PROMPT: The result should be every line in the data below that carries the string "buffers".

MATERIAL SHOWN:

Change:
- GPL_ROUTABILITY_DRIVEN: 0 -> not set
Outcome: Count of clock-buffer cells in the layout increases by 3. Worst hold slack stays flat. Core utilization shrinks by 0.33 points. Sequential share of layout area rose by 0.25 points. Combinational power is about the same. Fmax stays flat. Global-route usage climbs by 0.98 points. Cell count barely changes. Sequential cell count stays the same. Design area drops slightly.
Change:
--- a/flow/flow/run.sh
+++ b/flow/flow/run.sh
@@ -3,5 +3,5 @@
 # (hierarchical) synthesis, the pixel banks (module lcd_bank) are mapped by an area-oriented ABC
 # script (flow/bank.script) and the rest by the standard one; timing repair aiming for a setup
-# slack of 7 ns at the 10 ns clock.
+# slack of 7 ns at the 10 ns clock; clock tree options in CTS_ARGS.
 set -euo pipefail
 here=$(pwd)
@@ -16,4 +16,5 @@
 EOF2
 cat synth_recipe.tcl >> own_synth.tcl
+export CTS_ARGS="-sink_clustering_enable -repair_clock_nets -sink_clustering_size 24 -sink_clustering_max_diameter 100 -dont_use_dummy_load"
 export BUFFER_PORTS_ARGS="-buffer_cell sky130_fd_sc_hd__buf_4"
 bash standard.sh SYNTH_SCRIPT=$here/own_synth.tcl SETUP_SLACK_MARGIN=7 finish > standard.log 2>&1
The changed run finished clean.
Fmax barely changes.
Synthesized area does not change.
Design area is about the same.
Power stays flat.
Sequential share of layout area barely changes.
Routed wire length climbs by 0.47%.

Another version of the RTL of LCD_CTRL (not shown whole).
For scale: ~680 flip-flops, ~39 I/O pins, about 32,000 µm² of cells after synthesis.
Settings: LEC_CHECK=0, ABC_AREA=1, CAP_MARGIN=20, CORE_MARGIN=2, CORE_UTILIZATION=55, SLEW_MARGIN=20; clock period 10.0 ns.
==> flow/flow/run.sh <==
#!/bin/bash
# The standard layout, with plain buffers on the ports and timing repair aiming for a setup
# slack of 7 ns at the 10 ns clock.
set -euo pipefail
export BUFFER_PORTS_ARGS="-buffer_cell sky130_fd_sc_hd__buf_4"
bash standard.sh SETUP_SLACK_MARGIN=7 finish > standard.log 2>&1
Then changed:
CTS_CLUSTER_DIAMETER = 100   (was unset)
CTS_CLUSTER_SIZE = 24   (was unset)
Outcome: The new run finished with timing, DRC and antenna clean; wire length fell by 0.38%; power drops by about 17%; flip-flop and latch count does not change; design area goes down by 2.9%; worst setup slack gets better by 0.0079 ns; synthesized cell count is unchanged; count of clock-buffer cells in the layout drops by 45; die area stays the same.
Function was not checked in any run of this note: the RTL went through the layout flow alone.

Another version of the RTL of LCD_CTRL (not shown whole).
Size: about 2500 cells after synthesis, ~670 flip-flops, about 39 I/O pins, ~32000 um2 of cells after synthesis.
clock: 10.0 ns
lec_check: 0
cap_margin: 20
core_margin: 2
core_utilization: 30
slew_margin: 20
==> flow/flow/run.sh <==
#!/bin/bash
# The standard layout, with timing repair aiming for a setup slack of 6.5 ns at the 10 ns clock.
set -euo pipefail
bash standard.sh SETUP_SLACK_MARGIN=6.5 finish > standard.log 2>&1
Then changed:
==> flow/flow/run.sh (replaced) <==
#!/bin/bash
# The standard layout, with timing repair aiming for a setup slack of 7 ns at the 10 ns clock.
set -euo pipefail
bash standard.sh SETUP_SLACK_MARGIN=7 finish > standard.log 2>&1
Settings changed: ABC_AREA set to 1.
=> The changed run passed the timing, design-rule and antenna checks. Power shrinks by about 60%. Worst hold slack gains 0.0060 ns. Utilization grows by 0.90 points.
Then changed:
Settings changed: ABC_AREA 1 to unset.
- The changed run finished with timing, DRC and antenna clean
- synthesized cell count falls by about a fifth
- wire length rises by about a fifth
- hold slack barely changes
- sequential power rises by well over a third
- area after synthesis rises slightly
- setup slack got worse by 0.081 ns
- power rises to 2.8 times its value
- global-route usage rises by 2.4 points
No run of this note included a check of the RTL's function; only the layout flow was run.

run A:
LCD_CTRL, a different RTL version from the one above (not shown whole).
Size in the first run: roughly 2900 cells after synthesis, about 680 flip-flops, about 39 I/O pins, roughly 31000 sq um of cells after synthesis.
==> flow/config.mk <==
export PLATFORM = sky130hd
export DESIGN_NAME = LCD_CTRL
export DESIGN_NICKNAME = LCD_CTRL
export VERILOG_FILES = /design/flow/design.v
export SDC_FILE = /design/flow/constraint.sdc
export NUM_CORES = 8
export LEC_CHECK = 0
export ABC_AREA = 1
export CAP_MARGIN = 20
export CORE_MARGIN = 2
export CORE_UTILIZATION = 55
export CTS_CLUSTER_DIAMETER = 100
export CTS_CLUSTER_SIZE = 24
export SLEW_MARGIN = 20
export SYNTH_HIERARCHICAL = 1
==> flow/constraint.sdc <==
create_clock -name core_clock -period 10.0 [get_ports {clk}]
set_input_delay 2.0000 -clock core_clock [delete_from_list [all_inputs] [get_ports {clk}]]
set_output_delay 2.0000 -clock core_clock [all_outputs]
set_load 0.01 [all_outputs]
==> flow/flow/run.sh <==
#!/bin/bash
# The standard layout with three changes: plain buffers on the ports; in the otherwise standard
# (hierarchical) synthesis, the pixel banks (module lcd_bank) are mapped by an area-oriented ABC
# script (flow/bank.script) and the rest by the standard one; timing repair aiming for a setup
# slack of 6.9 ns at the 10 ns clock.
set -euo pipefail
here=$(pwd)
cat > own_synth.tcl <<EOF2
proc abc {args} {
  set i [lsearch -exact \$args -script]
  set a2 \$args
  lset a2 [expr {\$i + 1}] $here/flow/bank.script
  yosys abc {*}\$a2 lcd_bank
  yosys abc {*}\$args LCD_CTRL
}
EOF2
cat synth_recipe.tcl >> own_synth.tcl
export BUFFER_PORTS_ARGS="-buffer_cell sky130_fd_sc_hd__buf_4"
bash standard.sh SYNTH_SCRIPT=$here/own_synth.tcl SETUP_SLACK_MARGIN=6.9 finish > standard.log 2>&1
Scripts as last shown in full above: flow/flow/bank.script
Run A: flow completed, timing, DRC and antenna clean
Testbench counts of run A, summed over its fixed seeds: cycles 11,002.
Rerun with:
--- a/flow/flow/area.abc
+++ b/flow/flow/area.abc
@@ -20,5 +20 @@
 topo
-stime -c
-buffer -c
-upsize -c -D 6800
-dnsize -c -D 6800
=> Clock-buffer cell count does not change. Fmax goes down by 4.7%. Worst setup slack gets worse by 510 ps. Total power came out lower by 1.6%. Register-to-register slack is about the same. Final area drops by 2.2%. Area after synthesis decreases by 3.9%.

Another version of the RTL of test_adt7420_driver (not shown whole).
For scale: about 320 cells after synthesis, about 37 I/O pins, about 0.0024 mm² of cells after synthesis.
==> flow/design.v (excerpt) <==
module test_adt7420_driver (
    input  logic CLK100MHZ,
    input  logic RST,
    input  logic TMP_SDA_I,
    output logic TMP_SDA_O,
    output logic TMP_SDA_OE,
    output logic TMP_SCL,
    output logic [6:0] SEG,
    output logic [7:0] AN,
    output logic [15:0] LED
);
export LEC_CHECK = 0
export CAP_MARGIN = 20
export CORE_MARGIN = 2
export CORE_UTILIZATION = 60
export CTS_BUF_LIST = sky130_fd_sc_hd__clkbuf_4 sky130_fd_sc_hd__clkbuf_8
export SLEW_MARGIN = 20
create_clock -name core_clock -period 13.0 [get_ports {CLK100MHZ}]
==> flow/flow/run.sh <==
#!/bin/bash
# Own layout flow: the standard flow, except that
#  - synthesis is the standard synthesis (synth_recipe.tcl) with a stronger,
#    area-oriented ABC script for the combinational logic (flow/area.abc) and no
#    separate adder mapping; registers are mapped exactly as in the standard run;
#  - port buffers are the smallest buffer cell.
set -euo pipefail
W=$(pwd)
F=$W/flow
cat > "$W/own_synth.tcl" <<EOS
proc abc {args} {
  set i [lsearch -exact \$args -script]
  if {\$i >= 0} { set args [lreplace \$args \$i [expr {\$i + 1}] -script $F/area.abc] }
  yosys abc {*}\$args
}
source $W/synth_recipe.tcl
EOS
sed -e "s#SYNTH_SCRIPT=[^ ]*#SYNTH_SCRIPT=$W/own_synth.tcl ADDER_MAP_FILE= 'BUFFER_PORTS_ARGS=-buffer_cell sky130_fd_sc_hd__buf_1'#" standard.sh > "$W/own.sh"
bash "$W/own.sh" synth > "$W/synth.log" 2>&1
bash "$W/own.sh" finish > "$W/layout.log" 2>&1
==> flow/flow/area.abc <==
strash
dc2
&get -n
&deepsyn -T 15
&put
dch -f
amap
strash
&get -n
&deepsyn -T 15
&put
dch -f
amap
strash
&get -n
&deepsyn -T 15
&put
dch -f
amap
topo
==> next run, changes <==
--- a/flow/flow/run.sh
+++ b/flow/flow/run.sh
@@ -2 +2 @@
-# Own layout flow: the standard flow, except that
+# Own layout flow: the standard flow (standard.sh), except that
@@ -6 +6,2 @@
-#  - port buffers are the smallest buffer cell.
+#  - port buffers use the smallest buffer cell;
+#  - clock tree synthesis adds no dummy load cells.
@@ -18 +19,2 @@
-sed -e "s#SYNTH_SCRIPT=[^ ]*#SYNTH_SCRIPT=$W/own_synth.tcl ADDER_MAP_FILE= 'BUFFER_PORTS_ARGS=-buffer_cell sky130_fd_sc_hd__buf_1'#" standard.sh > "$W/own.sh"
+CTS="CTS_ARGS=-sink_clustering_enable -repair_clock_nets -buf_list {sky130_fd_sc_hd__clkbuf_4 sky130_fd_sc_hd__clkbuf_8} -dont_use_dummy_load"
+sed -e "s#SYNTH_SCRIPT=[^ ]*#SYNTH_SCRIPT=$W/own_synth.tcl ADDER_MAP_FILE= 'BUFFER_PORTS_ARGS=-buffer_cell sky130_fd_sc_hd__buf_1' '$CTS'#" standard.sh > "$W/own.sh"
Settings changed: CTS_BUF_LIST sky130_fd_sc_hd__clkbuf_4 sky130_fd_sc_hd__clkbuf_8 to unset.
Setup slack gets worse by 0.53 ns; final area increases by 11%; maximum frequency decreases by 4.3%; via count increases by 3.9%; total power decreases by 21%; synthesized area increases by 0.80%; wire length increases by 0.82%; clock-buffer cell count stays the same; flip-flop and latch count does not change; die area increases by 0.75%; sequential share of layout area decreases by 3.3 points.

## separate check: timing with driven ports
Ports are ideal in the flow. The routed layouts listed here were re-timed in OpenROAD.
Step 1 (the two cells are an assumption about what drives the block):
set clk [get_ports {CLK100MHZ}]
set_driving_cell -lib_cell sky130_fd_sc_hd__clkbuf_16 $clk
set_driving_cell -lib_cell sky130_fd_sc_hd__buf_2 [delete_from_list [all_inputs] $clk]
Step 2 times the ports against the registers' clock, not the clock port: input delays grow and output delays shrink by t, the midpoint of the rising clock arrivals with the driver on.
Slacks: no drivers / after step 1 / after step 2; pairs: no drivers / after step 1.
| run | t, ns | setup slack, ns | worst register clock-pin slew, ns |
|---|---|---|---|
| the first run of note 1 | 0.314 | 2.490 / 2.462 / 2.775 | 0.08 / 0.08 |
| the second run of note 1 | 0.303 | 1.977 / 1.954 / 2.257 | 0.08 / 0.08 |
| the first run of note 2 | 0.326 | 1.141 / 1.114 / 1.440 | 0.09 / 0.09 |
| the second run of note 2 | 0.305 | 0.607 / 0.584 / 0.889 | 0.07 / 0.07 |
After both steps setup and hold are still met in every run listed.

FINAL ANSWER:
# The standard layout, with plain buffers on the ports and timing repair aiming for a setup
# The standard layout with three changes: plain buffers on the ports; in the otherwise standard
#  - port buffers are the smallest buffer cell.
-#  - port buffers are the smallest buffer cell.
+#  - port buffers use the smallest buffer cell;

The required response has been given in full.